Information supplied
****************

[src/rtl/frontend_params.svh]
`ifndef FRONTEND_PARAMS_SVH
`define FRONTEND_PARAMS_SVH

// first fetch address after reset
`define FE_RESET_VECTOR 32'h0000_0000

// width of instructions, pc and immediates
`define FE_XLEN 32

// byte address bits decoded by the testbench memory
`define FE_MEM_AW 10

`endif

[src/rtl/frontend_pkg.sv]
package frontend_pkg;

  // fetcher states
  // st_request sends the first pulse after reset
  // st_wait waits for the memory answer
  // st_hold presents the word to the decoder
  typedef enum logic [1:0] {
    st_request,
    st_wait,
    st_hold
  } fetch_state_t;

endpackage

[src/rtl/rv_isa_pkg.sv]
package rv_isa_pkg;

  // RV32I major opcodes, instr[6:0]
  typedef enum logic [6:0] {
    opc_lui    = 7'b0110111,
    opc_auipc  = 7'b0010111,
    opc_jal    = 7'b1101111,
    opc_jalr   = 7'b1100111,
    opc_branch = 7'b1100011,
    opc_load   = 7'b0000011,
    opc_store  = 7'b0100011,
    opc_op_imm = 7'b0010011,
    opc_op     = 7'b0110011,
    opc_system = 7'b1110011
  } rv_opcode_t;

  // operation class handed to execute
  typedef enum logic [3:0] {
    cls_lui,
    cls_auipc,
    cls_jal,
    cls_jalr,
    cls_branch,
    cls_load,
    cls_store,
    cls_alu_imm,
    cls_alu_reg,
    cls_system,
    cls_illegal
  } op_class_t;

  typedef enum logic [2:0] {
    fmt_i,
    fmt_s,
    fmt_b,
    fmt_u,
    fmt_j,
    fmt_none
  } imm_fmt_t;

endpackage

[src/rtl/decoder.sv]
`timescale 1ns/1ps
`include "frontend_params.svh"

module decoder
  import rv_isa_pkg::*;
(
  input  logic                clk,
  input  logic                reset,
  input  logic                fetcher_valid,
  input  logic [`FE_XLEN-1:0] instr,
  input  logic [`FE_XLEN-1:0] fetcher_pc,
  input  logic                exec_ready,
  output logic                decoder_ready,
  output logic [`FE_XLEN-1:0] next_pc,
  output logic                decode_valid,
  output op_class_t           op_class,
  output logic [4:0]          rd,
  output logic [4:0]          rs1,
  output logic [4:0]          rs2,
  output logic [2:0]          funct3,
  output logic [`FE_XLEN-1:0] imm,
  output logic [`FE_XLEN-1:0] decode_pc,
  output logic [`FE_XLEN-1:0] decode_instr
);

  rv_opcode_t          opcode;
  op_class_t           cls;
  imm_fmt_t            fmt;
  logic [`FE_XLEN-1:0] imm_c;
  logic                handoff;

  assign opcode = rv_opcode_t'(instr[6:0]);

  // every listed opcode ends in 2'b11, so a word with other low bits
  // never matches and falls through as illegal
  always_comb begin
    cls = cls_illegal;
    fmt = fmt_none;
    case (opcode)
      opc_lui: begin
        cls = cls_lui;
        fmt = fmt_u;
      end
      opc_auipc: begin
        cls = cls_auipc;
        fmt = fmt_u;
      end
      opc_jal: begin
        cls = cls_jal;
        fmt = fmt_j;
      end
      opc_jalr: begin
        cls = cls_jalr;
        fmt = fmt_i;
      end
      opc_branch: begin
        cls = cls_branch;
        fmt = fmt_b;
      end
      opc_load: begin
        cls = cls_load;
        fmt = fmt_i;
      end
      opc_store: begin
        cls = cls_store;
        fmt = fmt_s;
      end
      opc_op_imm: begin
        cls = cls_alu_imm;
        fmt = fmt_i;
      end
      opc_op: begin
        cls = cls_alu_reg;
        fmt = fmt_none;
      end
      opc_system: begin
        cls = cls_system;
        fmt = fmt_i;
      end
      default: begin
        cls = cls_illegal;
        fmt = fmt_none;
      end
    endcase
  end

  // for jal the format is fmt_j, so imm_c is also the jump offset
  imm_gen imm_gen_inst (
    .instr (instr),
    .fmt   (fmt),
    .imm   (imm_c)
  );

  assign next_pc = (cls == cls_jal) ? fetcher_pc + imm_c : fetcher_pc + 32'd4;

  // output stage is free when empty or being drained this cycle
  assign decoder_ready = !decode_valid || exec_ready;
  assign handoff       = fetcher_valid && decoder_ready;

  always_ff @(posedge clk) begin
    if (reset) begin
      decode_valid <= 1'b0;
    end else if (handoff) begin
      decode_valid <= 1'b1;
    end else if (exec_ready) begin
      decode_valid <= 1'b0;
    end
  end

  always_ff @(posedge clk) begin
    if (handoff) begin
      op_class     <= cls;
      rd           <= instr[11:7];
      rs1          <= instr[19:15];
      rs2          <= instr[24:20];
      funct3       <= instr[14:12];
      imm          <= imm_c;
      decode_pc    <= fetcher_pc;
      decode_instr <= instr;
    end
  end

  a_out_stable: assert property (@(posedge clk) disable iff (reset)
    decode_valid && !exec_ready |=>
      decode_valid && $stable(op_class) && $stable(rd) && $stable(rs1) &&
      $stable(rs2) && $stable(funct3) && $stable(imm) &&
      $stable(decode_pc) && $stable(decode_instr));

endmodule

****************

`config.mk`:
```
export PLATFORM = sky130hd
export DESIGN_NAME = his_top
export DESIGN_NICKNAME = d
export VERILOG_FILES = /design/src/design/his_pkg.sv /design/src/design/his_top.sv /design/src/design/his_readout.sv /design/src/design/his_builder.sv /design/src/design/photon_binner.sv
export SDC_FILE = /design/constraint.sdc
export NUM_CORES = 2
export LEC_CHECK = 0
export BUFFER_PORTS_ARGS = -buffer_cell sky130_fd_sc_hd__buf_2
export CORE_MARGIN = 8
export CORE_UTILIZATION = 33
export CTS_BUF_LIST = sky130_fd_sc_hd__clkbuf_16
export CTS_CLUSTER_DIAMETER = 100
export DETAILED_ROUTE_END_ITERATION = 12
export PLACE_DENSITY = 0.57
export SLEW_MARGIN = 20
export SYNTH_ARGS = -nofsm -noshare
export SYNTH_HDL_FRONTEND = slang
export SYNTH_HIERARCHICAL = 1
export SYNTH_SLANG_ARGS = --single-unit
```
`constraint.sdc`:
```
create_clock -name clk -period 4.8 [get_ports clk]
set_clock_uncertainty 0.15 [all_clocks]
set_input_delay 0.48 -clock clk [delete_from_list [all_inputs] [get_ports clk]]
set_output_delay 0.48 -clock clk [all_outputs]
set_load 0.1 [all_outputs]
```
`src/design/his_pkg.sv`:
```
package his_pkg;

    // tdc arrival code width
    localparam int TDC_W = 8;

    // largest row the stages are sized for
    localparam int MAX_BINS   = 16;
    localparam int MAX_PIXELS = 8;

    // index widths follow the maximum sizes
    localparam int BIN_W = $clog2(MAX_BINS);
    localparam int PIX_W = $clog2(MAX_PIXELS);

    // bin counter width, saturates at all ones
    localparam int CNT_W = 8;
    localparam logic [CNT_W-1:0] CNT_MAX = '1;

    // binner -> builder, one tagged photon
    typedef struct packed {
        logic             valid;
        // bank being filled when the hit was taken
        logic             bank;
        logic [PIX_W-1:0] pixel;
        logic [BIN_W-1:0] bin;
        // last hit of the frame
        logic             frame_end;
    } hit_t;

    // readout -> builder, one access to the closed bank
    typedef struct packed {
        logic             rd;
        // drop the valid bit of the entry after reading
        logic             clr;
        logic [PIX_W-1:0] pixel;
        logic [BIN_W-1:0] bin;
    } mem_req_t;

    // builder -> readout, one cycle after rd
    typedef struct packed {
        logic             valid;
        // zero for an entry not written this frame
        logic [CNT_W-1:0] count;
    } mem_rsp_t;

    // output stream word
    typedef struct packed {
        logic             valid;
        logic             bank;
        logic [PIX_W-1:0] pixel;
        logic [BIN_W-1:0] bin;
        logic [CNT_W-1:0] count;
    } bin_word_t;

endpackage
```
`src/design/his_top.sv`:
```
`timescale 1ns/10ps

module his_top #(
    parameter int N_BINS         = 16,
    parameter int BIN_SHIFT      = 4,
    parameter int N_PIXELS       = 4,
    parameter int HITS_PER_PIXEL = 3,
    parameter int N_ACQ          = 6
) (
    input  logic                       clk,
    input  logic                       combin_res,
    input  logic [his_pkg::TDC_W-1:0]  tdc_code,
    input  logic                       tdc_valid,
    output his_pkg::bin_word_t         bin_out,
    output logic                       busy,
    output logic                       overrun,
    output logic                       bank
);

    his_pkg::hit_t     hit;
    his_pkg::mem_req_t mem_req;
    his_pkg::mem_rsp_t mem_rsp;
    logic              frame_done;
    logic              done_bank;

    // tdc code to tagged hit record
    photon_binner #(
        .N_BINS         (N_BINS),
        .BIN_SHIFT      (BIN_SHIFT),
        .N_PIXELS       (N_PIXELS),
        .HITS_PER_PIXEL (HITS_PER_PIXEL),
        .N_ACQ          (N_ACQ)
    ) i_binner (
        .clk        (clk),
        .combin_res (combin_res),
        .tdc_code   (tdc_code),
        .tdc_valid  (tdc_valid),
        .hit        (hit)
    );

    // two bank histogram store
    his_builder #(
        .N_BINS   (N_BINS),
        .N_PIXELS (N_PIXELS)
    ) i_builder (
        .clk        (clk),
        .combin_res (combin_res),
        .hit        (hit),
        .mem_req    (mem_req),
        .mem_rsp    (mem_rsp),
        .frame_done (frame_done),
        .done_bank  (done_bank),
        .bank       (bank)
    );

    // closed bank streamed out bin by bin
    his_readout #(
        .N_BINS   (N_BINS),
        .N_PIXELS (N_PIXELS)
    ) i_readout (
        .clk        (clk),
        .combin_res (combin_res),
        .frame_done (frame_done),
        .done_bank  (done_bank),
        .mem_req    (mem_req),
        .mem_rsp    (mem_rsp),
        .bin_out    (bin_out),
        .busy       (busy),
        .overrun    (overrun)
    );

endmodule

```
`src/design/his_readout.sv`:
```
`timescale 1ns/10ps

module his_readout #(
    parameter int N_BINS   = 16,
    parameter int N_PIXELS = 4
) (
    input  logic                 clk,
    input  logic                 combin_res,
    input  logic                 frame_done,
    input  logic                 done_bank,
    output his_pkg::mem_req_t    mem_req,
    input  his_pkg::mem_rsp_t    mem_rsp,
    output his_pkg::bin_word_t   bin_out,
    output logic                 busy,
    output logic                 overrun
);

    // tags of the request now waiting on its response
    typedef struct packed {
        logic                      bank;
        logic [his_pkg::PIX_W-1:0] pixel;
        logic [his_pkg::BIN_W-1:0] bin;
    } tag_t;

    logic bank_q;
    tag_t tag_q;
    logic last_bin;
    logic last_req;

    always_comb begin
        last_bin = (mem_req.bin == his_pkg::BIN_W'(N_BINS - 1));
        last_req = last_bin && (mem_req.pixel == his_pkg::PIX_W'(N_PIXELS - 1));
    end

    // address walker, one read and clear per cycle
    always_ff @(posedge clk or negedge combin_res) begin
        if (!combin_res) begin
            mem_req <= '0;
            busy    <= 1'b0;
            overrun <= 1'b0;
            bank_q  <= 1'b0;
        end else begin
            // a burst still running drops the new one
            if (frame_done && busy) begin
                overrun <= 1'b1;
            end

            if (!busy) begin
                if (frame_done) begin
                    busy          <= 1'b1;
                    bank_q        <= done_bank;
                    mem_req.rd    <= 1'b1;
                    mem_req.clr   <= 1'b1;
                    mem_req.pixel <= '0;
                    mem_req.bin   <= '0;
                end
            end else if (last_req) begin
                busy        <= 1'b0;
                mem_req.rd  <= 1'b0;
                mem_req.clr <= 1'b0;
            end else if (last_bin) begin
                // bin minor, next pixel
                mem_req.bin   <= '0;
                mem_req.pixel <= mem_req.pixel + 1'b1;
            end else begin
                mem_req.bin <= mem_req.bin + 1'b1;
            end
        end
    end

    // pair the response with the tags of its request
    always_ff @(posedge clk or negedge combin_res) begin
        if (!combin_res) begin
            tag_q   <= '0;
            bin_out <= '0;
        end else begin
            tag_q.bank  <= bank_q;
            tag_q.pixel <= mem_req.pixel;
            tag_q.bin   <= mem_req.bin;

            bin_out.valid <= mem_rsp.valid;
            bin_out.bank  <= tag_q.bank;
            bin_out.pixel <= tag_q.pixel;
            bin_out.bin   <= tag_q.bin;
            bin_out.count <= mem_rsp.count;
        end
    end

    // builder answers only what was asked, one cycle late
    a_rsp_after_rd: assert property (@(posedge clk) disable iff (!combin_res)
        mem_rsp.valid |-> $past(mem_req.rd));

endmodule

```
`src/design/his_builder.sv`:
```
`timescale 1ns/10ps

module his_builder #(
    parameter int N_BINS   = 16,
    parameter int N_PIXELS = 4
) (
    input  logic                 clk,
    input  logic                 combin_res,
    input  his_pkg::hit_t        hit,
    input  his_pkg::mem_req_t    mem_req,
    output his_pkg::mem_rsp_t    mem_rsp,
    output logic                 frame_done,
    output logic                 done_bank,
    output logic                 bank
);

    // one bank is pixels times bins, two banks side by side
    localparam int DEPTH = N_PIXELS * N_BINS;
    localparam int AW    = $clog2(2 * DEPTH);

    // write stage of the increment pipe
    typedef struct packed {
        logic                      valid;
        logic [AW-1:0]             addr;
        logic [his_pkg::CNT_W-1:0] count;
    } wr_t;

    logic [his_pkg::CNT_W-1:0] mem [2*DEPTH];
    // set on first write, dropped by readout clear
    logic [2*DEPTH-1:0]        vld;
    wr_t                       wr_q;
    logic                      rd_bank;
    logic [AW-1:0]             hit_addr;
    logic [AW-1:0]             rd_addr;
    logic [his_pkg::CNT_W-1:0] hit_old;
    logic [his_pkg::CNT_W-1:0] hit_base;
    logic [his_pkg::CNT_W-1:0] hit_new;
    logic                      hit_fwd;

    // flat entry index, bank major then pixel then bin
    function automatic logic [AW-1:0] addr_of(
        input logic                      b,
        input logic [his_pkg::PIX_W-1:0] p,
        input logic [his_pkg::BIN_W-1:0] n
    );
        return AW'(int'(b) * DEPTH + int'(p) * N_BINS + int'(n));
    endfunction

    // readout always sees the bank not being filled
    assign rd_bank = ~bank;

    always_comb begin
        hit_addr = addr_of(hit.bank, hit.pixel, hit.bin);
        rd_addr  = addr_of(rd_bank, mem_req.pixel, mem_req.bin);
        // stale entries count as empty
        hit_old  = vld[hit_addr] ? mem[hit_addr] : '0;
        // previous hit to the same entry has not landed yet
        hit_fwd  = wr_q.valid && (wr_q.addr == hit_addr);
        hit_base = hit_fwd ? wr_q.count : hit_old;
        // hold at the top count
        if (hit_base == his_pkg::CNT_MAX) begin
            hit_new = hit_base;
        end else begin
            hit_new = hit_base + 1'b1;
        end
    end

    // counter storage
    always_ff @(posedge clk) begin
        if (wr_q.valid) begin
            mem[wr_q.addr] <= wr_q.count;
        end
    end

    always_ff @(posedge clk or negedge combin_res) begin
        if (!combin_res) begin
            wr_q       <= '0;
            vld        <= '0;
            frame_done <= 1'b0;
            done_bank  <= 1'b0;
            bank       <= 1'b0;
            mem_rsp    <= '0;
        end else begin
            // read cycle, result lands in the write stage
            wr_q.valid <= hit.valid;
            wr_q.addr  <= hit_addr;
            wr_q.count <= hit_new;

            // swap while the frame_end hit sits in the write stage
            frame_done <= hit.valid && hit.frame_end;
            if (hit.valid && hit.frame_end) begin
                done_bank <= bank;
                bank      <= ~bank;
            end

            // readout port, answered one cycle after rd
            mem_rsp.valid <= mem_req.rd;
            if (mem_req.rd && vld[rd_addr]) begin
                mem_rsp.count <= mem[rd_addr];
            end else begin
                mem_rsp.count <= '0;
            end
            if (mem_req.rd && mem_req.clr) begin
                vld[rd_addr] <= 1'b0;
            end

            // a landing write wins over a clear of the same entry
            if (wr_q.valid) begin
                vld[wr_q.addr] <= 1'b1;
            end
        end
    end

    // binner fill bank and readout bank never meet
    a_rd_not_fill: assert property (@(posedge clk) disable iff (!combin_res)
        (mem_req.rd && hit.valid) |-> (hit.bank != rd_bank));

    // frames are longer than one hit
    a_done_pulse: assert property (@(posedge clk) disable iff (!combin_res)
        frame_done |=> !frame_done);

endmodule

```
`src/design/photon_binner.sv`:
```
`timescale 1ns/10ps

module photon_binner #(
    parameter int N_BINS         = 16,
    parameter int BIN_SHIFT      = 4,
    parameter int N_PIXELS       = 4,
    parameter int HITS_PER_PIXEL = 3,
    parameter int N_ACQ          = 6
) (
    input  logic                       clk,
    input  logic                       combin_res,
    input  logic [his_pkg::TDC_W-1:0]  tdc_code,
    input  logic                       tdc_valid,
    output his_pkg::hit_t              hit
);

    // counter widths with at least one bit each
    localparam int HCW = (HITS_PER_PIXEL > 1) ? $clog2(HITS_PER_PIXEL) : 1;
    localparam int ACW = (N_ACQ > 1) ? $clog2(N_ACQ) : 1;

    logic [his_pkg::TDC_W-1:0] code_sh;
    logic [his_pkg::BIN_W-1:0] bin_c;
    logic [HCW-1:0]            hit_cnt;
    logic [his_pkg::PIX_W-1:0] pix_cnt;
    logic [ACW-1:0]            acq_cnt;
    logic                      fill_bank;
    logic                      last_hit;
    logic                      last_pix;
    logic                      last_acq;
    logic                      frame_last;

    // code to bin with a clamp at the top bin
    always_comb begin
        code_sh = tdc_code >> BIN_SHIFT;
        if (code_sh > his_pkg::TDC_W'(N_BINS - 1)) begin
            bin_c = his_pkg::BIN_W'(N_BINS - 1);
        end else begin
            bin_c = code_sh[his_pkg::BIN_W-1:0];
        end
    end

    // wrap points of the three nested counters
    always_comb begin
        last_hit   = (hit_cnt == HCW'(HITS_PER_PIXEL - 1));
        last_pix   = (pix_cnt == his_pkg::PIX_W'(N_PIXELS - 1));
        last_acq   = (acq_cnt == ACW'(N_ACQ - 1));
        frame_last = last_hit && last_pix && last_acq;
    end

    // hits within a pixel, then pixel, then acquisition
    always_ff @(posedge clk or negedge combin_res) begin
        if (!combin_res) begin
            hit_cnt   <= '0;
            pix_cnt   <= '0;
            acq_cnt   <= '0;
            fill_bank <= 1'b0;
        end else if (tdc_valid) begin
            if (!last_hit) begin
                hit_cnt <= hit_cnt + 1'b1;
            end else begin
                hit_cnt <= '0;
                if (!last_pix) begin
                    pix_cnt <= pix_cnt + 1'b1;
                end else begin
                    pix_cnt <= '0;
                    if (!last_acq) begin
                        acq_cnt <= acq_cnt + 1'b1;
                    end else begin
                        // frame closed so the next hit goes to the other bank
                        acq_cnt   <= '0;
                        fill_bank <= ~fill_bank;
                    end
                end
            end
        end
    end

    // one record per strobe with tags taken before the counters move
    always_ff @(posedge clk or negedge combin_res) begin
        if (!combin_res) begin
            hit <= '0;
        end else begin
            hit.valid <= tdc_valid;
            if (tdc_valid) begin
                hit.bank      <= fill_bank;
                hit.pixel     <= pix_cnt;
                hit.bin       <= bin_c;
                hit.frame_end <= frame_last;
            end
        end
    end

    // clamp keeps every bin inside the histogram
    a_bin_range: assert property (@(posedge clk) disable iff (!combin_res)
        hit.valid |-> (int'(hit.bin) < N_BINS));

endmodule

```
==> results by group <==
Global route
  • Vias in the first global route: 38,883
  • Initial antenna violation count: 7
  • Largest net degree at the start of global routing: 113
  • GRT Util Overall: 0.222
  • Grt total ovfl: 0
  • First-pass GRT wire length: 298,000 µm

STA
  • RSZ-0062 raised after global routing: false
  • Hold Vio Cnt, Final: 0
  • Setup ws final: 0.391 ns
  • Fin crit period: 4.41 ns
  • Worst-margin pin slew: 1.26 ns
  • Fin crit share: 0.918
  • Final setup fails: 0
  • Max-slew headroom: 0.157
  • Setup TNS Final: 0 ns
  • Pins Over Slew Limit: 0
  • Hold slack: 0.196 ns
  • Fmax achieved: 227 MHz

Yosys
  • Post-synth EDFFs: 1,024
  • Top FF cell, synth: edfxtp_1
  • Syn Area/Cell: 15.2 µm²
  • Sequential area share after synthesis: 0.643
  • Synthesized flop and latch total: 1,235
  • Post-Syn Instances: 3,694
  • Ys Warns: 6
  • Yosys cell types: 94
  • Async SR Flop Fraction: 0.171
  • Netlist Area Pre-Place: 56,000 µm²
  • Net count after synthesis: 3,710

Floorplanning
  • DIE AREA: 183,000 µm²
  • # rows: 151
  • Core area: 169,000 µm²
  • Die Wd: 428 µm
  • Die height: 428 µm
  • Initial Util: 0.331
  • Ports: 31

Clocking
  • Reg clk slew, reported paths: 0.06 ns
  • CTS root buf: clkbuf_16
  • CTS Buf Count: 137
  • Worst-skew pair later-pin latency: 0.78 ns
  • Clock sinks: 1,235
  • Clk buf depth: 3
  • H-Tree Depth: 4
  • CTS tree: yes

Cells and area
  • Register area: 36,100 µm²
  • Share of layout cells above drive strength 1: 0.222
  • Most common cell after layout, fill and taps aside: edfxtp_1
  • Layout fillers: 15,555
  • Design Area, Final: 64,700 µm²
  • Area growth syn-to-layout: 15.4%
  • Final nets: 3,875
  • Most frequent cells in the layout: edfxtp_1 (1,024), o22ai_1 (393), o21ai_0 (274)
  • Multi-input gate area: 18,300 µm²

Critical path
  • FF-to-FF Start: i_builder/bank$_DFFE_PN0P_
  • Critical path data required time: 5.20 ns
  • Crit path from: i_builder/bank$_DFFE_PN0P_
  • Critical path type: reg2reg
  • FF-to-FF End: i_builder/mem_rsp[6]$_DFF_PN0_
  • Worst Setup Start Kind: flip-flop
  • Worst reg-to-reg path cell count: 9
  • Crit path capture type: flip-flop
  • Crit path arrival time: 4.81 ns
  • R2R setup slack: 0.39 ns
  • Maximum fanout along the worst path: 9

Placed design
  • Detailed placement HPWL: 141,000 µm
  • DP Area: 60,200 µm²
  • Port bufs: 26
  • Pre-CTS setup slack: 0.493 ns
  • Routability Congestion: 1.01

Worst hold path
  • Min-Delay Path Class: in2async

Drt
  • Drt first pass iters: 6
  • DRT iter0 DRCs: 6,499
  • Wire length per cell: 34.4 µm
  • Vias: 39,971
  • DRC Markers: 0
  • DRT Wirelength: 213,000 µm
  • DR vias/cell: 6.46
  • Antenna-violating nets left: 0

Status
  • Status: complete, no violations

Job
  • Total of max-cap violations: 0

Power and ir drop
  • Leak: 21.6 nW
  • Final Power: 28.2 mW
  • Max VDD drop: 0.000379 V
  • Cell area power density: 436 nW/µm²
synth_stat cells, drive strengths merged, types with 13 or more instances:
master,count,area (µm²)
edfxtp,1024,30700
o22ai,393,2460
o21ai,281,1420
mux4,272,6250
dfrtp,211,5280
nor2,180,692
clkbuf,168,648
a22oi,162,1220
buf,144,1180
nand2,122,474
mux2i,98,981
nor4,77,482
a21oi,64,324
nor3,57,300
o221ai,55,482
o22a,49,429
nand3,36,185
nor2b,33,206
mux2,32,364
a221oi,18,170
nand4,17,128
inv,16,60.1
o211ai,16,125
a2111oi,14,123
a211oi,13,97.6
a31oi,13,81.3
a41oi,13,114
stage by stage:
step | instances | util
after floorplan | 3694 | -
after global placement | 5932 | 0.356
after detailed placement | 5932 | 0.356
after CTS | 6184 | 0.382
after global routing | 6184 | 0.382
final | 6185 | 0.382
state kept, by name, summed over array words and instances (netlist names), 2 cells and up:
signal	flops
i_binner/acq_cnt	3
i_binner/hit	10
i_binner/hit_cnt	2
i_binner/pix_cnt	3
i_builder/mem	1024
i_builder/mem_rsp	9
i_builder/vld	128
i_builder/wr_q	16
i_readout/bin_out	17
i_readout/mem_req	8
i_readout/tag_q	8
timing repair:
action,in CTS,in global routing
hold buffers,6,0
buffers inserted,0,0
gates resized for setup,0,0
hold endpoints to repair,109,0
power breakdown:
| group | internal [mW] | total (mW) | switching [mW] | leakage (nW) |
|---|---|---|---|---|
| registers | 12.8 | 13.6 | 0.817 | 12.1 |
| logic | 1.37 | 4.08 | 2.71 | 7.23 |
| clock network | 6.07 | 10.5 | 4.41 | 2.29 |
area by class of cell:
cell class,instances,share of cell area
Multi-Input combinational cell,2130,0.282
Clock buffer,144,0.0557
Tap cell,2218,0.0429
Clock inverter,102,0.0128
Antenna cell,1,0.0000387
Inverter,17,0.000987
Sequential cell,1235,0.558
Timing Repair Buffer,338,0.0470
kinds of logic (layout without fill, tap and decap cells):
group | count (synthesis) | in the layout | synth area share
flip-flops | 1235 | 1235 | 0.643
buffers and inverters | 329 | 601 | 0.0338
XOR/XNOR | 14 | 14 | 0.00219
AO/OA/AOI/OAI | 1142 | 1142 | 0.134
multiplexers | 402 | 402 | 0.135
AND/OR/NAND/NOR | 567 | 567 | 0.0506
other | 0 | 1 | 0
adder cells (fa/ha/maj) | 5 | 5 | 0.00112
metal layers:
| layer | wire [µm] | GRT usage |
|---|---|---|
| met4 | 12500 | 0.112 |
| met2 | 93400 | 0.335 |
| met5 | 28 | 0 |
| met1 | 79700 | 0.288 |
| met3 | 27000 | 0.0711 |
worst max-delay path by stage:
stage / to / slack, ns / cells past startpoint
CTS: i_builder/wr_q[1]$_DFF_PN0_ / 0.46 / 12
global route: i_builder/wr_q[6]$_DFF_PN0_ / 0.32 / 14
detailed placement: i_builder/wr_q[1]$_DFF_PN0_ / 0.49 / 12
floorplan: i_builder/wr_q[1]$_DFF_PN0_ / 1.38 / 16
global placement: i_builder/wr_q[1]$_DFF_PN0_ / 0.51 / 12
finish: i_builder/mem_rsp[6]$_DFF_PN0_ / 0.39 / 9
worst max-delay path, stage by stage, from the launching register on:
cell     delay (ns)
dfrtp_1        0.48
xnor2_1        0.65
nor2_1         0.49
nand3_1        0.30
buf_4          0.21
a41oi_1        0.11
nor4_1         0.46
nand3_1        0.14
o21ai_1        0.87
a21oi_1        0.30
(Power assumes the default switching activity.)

****************

What you are asked to do
Search the data for "never". Copy each line that has it.

Reply
  // never matches and falls through as illegal
    // binner fill bank and readout bank never meet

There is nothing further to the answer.